トルコ・クーデター未遂事件を機に、批判勢力一掃に向かう「スルタン」エルドアン大統領

2016-07-17 21:48:02 | 中東情勢

(アンカラで16日、出動した軍の装甲車両を取り囲む人々=ロイター【7月16日 朝日】)

独裁的な姿はかつてのオスマン帝国の専制君主“スルタン”に擬えられているエルドアン大統領
現段階でのトルコ・クーデター未遂事件を総括した下記記事、内容もさることながら、エルドアン大統領を「スルタン」と呼ぶ表現が、現在・今後のトルコ情勢を一言で表しているようにも思えます。

****スルタンの慢心が招いたクーデター未遂****
トルコで15日に起きたクーデター未遂事件は経済成長と安定をもてはやされてきたエルドアン政権を大きく揺さぶるとともに、同盟国として信頼を置いてきた米欧にも衝撃を与えた。

事件には不透明な部分が多いが、権力を掌握し、独裁傾向を一段と強めるエルドアン大統領の慢心と油断がその背景にあったのは否めない。

首謀者は空軍前司令官か
今回のクーデターの動きは最大都市イスタンブールや首都アンカラで15日夜に始まり、16日昼までにはほぼ鎮圧された。反乱派の将兵104人を含め民間人、警官ら265人が死亡、クーデターに加わったとして反乱派の約3000人逮捕された。
 
最大の問題は事件の首謀者が誰だったのか、という点だ。トルコのメディアは、空軍のオズトウルク前司令官、シリア国境を管轄する陸軍第2軍司令官の2人が拘束されたと報道。同前司令官が首謀者だった可能性も指摘されている。

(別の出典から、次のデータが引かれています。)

## config.mk

```make
export PLATFORM = sky130hd
export DESIGN_NAME = button_conditioner
export DESIGN_NICKNAME = d
export VERILOG_FILES = /design/src/rtl/btn_pkg.sv /design/src/rtl/button_conditioner_channel.sv /design/src/rtl/button_conditioner.sv
export SDC_FILE = /design/constraint.sdc
export NUM_CORES = 1
export LEC_CHECK = 0
export ABC_AREA = 1
export CAP_MARGIN = 25
export CELL_PAD_IN_SITES_DETAIL_PLACEMENT = 1
export CELL_PAD_IN_SITES_GLOBAL_PLACEMENT = 1
export CORE_AREA = 2 2 105 107
export DETAILED_ROUTE_END_ITERATION = 7
export DIE_AREA = 0 0 107 109
export PLACE_DENSITY_LB_ADDON = 0.08
export SYNTH_ARGS = -nofsm -noshare
export SYNTH_HDL_FRONTEND = slang
export SYNTH_SLANG_ARGS = --single-unit
```

## constraint.sdc

```tcl
create_clock -name clk -period 1.85 [get_ports clk]
set_clock_uncertainty 0.15 [all_clocks]
set_input_delay 0.4625 -clock clk [delete_from_list [all_inputs] [get_ports clk]]
set_output_delay 0.4625 -clock clk [all_outputs]
set_load 0.02 [all_outputs]
```

## src/rtl/btn_pkg.sv

```systemverilog
// -----------------------------------------------------------------------------
// btn_pkg
//   Shared types and constants for the push-button conditioner.
//   - btn_state_e : per-channel debounce / auto-repeat FSM state (3-bit)
//   - default timing constants derived from the 27 MHz board clock
//   - max3()      : helper used to size the shared per-channel counter
// -----------------------------------------------------------------------------
package btn_pkg;

  localparam int CLK_HZ = 27_000_000;

  // 10 ms debounce, 0.5 s hold before first repeat, 100 ms repeat period.
  localparam int DEFAULT_DEBOUNCE_CYCLES = CLK_HZ / 100;
  localparam int DEFAULT_HOLD_CYCLES     = CLK_HZ / 2;
  localparam int DEFAULT_REPEAT_CYCLES   = CLK_HZ / 10;

  typedef enum logic [2:0] {
    ST_IDLE         = 3'd0,
    ST_PRESS_WAIT   = 3'd1,
    ST_PRESSED      = 3'd2,
    ST_REPEAT       = 3'd3,
    ST_RELEASE_WAIT = 3'd4
  } btn_state_e;

  function automatic int max3(input int a, input int b, input int c);
    int m;
    m = (a > b) ? a : b;
    return (m > c) ? m : c;
  endfunction

endpackage : btn_pkg

```

## src/rtl/button_conditioner_channel.sv

```systemverilog
// -----------------------------------------------------------------------------
// button_conditioner_channel
//   One button: 2-flop synchronizer, debounce FSM, registered press / release /
//   auto-repeat pulses and the debounced level.
//   Ports:
//     clk        system clock
//     rst_n      asynchronous reset, active-low
//     btn_n_i    raw pin, active-low, asynchronous to clk
//     level_o    debounced state, 1 = pressed
//     press_o    1-cycle pulse on accepted press
//     release_o  1-cycle pulse on accepted release
//     repeat_o   1-cycle pulse per auto-repeat tick while held
// -----------------------------------------------------------------------------
module button_conditioner_channel
  import btn_pkg::*;
#(
  parameter int DEBOUNCE_CYCLES = DEFAULT_DEBOUNCE_CYCLES,
  parameter int HOLD_CYCLES     = DEFAULT_HOLD_CYCLES,
  parameter int REPEAT_CYCLES   = DEFAULT_REPEAT_CYCLES,
  parameter bit REPEAT_EN       = 1'b1
) (
  input  logic clk,
  input  logic rst_n,
  input  logic btn_n_i,
  output logic level_o,
  output logic press_o,
  output logic release_o,
  output logic repeat_o
);

  localparam int CW = $clog2(max3(DEBOUNCE_CYCLES, HOLD_CYCLES, REPEAT_CYCLES) + 1);

  localparam logic [CW-1:0] DEB_LAST  = CW'(DEBOUNCE_CYCLES - 1);
  localparam logic [CW-1:0] HOLD_LAST = CW'(HOLD_CYCLES - 1);
  localparam logic [CW-1:0] REP_LAST  = CW'(REPEAT_CYCLES - 1);

  logic          sync1_q, sync2_q;
  logic          pressed;
  btn_state_e    state_q, state_d;
  logic [CW-1:0] cnt_q, cnt_d;
  logic          level_q, level_d;
  logic          press_q, press_d;
  logic          release_q, release_d;
  logic          repeat_q, repeat_d;

  // NOTE: synchronizer flops reset to 1 (released), not 0, so a button held
  // through reset is not mistaken for a press before it has been debounced.
  always_ff @(posedge clk or negedge rst_n) begin
    if (!rst_n) begin
      sync1_q <= 1'b1;
      sync2_q <= 1'b1;
    end else begin
      // NOTE: non-blocking assignments make both flops sample the old values,
      // giving a true two-stage shift; blocking would collapse them into one.
      sync1_q <= btn_n_i;
      sync2_q <= sync1_q;
    end
  end

  assign pressed = ~sync2_q;

  always_ff @(posedge clk or negedge rst_n) begin
    if (!rst_n) begin
      state_q   <= ST_IDLE;
      cnt_q     <= '0;
      level_q   <= 1'b0;
      press_q   <= 1'b0;
      release_q <= 1'b0;
      repeat_q  <= 1'b0;
    end else begin
      state_q   <= state_d;
      cnt_q     <= cnt_d;
      level_q   <= level_d;
      press_q   <= press_d;
      release_q <= release_d;
      repeat_q  <= repeat_d;
    end
  end

  always_comb begin
    // NOTE: every output of this block gets a default first; a path that
    // forgot one would otherwise infer a latch.
    state_d   = state_q;
    cnt_d     = cnt_q;
    level_d   = level_q;
    press_d   = 1'b0;
    release_d = 1'b0;
    repeat_d  = 1'b0;

    unique case (state_q)
      ST_IDLE: begin
        if (pressed) begin
          state_d = ST_PRESS_WAIT;
          cnt_d   = '0;
        end
      end

      ST_PRESS_WAIT: begin
        if (!pressed) begin
          // Bounce: went away before the debounce window closed.
          state_d = ST_IDLE;
          cnt_d   = '0;
        end else if (cnt_q == DEB_LAST) begin
          state_d = ST_PRESSED;
          cnt_d   = '0;
          press_d = 1'b1;
          level_d = 1'b1;
        end else begin
          cnt_d = cnt_q + CW'(1);
        end
      end

      ST_PRESSED: begin
        if (!pressed) begin
          state_d = ST_RELEASE_WAIT;
          cnt_d   = '0;
        end else if (REPEAT_EN && (cnt_q == HOLD_LAST)) begin
          state_d  = ST_REPEAT;
          cnt_d    = '0;
          repeat_d = 1'b1;
        end else if (cnt_q != HOLD_LAST) begin
          // Without auto-repeat the counter parks at HOLD_LAST instead of wrapping.
          cnt_d = cnt_q + CW'(1);
        end
      end

      ST_REPEAT: begin
        // Release is tested first so a same-cycle repeat tick is dropped.
        if (!pressed) begin
          state_d = ST_RELEASE_WAIT;
          cnt_d   = '0;
        end else if (cnt_q == REP_LAST) begin
          cnt_d    = '0;
          repeat_d = 1'b1;
        end else begin
          cnt_d = cnt_q + CW'(1);
        end
      end

      ST_RELEASE_WAIT: begin
        if (pressed) begin
          // Release glitch: back to held, hold timing restarts, level stays 1.
          state_d = ST_PRESSED;
          cnt_d   = '0;
        end else if (cnt_q == DEB_LAST) begin
          state_d   = ST_IDLE;
          cnt_d     = '0;
          release_d = 1'b1;
          level_d   = 1'b0;
        end else begin
          cnt_d = cnt_q + CW'(1);
        end
      end

      default: begin
        state_d = ST_IDLE;
        cnt_d   = '0;
        level_d = 1'b0;
      end
    endcase
  end

  assign level_o   = level_q;
  assign press_o   = press_q;
  assign release_o = release_q;
  assign repeat_o  = repeat_q;

endmodule : button_conditioner_channel

```

## src/rtl/button_conditioner.sv

```systemverilog
// -----------------------------------------------------------------------------
// button_conditioner
//   Turns NUM_BTN raw, bouncy, active-low push-buttons into clean control
//   events. Each bit is an independent button_conditioner_channel.
//   Ports:
//     clk          system clock (27 MHz)
//     rst_n        asynchronous reset, active-low
//     btn_n        raw button pins, active-low, asynchronous to clk
//     btn_level    debounced state, 1 = pressed
//     btn_press    1-cycle pulse on accepted press
//     btn_release  1-cycle pulse on accepted release
//     btn_repeat   1-cycle pulse per auto-repeat tick while held
// -----------------------------------------------------------------------------
module button_conditioner
  import btn_pkg::*;
#(
  parameter int NUM_BTN         = 2,
  parameter int DEBOUNCE_CYCLES = DEFAULT_DEBOUNCE_CYCLES,
  parameter int HOLD_CYCLES     = DEFAULT_HOLD_CYCLES,
  parameter int REPEAT_CYCLES   = DEFAULT_REPEAT_CYCLES,
  parameter bit REPEAT_EN       = 1'b1
) (
  input  logic               clk,
  input  logic               rst_n,
  input  logic [NUM_BTN-1:0] btn_n,
  output logic [NUM_BTN-1:0] btn_level,
  output logic [NUM_BTN-1:0] btn_press,
  output logic [NUM_BTN-1:0] btn_release,
  output logic [NUM_BTN-1:0] btn_repeat
);

  for (genvar i = 0; i < NUM_BTN; i++) begin : g_chan
    button_conditioner_channel #(
      .DEBOUNCE_CYCLES(DEBOUNCE_CYCLES),
      .HOLD_CYCLES    (HOLD_CYCLES),
      .REPEAT_CYCLES  (REPEAT_CYCLES),
      .REPEAT_EN      (REPEAT_EN)
    ) u_chan (
      .clk      (clk),
      .rst_n    (rst_n),
      .btn_n_i  (btn_n[i]),
      .level_o  (btn_level[i]),
      .press_o  (btn_press[i]),
      .release_o(btn_release[i]),
      .repeat_o (btn_repeat[i])
    );
  end

endmodule : button_conditioner

```

==> impl_table.tex <==
\begin{tabular}{lr}
\hline
Metric & Value \\
\hline
\multicolumn{2}{l}{\textbf{Outcome}} \\
\quad Run status & complete, but fails checks \\
\quad Violations in the final reports & setup timing \\
\multicolumn{2}{l}{\textbf{Yosys}} \\
\quad Library cells used by synthesis & 37 \\
\quad Net count after synthesis & 585 \\
\quad Most frequent cell after synthesis & sky130\_fd\_sc\_hd\_\_nand2\_1 \\
\quad Prevailing post-synth register cell & sky130\_fd\_sc\_hd\_\_dfrtp\_1 \\
\quad Async set or reset register ratio after synthesis & 100\% \\
\quad Synthesis warning total & 0 \\
\quad Share of synthesized area occupied by flip-flops and latches & 40.0\% \\
\quad Largest area contributor in the synthesized netlist & sky130\_fd\_sc\_hd\_\_dfrtp\_1 \\
\quad Area of the mapped netlist & 0.00414 mm² \\
\quad Syn Area/Cell & 7.14 µm² \\
\quad Gate count of the mapped netlist & 579 \\
\quad FF+latch count, synth & 66 \\
\quad Top-area cell type share of the netlist area & 37.5\% \\
\quad Leading cell types by count after synthesis & sky130\_fd\_sc\_hd\_\_nand2\_1, sky130\_fd\_sc\_hd\_\_nor2\_1, sky130\_fd\_sc\_hd\_\_dfrtp\_1, sky130\_fd\_sc\_hd\_\_inv\_1, sky130\_fd\_sc\_hd\_\_nand3\_1 \\
\quad Number of enable flip-flop cells after synthesis & 0 \\
\quad Ranking of synthesized cells by area & sky130\_fd\_sc\_hd\_\_dfrtp\_1, sky130\_fd\_sc\_hd\_\_nand2\_1, sky130\_fd\_sc\_hd\_\_nor2\_1 \\
\multicolumn{2}{l}{\textbf{Floorplanning}} \\
\quad Width of the chip & 107 µm \\
\quad Total I/O pin count & 12 \\
\quad \# rows & 38 \\
\quad Total core area & 0.0106 mm² \\
\quad DIE AREA & 0.0117 mm² \\
\quad Initial Utilization & 39.0\% \\
\quad Chip height & 109 µm \\
\multicolumn{2}{l}{\textbf{Final layout}} \\
\quad Relative area change from synthesis to final layout & 36.5\% \\
\quad Final-stage net count & 693 \\
\quad Fraction of final layout cells sized beyond drive strength 1 & 32.2\% \\
\quad Fill cell count & 1,354 \\
\quad Count of inserted antenna diode cells & 0 \\
\multicolumn{2}{l}{\textbf{GRT}} \\
\quad Global router's overall resource usage & 23.4\% \\
\quad Wire length of the first global-routing pass & 21,100 µm \\
\quad Antenna violations before repair & 0 \\
\quad Largest net degree at the start of global routing & 67 \\
\quad Vias in the first global route & 4,265 \\
\quad Leftover overflow at the end of global routing & 0 \\
\multicolumn{2}{l}{\textbf{Worst setup path}} \\
\quad Kind of critical path & reg -> reg \\
\quad Worst path arrival time & 2.02 ns \\
\quad Element type at the critical path end & register \\
\quad Startpoint class of the critical path & register \\
\quad Critical-path maximum fanout & 6 \\
\quad Required @ worst endpoint & 1.94 ns \\
\multicolumn{2}{l}{\textbf{Route}} \\
\quad Antenna viol nets, final & 0 \\
\quad Vias per inst & 4.95 \\
\quad Per-cell routed wire length & 15.9 µm \\
\quad DR pass1 iterations & 4 \\
\quad Drt total wl & 13,200 µm \\
\quad Detailed Route Iter0 Violations & 167 \\
\quad Via count of the routed design & 4,122 \\
\quad Residual DRC & 0 \\
\multicolumn{2}{l}{\textbf{STA}} \\
\quad Final setup margin & -0.0800 ns \\
\quad Final critical delay including setup and external delays & 1.93 ns \\
\quad Setup repair after global routing missed its margin & yes \\
\quad Achievable clock frequency & 518 MHz \\
\quad Worst hold slack & 0.207 ns \\
\quad Pin slew with the least headroom to its limit & 0.423 ns \\
\quad Count of final hold-check violations & 0 \\
\quad Part of the cycle the worst path needs & 104\% \\
\quad Slew headroom & 71.5\% \\
\quad Max-slew violation count & 0 \\
\quad Final setup fails & 25 \\
\multicolumn{2}{l}{\textbf{Clock tree}} \\
\quad CTS tree & done \\
\quad Register clock-pin slew on the reported worst setup and hold paths & 0.07 ns \\
\quad Number of buffers created by CTS & 9 \\
\quad Cell at the root of the clock tree & sky130\_fd\_sc\_hd\_\_clkbuf\_8 \\
\quad Worst-skew pair later-pin latency & 0.36 ns \\
\quad CTS Sinks & 66 \\
\quad CTS Buffer Depth & 2 \\
\quad H-Tree Depth & 3 \\
\multicolumn{2}{l}{\textbf{Place}} \\
\quad Placer's final routability congestion estimate & 0.868 \\
\quad HPWL Detailed & 9240 µm \\
\quad Buffers added on ports & 11 \\
\quad Setup slack at placement & -0.123 ns \\
\multicolumn{2}{l}{\textbf{Power and ir drop}} \\
\quad Design Power & 5.39 mW \\
\quad Total power per unit cell area & 954 mW/mm² \\
\quad Worst supply voltage drop on vdd & 0.399 mV \\
\quad Leakage & 2.55 nW \\
\multicolumn{2}{l}{\textbf{Job}} \\
\quad Maxcap violations & 0 \\
\multicolumn{2}{l}{\textbf{Min path}} \\
\quad Class of the most critical hold timing path & reg -> reg \\
\hline
\end{tabular}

実行の中心は中堅将校グループだったようだが、軍の上層部も関わっていたとすれば、エルドアン大統領にとっては深刻な打撃だ。
 
軍は事件後、将軍5人と大佐29人を解任したが、彼らが関与していたのか、責任を問われたのかは不明だ。エルドアン大統領はまた、政敵のイスラム指導者ギュレン師(米国在住)が事件の背後にいるとして米国に身柄の引き渡しを要求している。
 
中東最大の兵力を持つトルコ軍は建国の父、ケマル・アタチェルクの理念を受け継いで宗教から一線を画す世俗主義を貫き、イスラム主義者を嫌ってきた。政治的な混迷や時の政権がイスラム化の傾向を強めるなどした際に動き、1960年以降、3回にわたってクーデターを起こしてきた。
 
トルコは2003年のエルドアン政権発足後、国民1人当たりの国内総生産(GDP)を約3倍に引き上げる経済成長を遂げ、イスラム世界の成功のモデルとして喝采を浴びてきた。世界の主要国のG20入りも果たした。エルドアン大統領は建国100年を迎える2023年に「世界十指の経済大国」になるという目標さえ掲げた。

部屋数1万の大統領宮殿、スルタンに擬えられる
大統領はこうした功績を背景に軍の上層部を掌握し、もはやクーデターが相次いだ過去は終わったかに見えた。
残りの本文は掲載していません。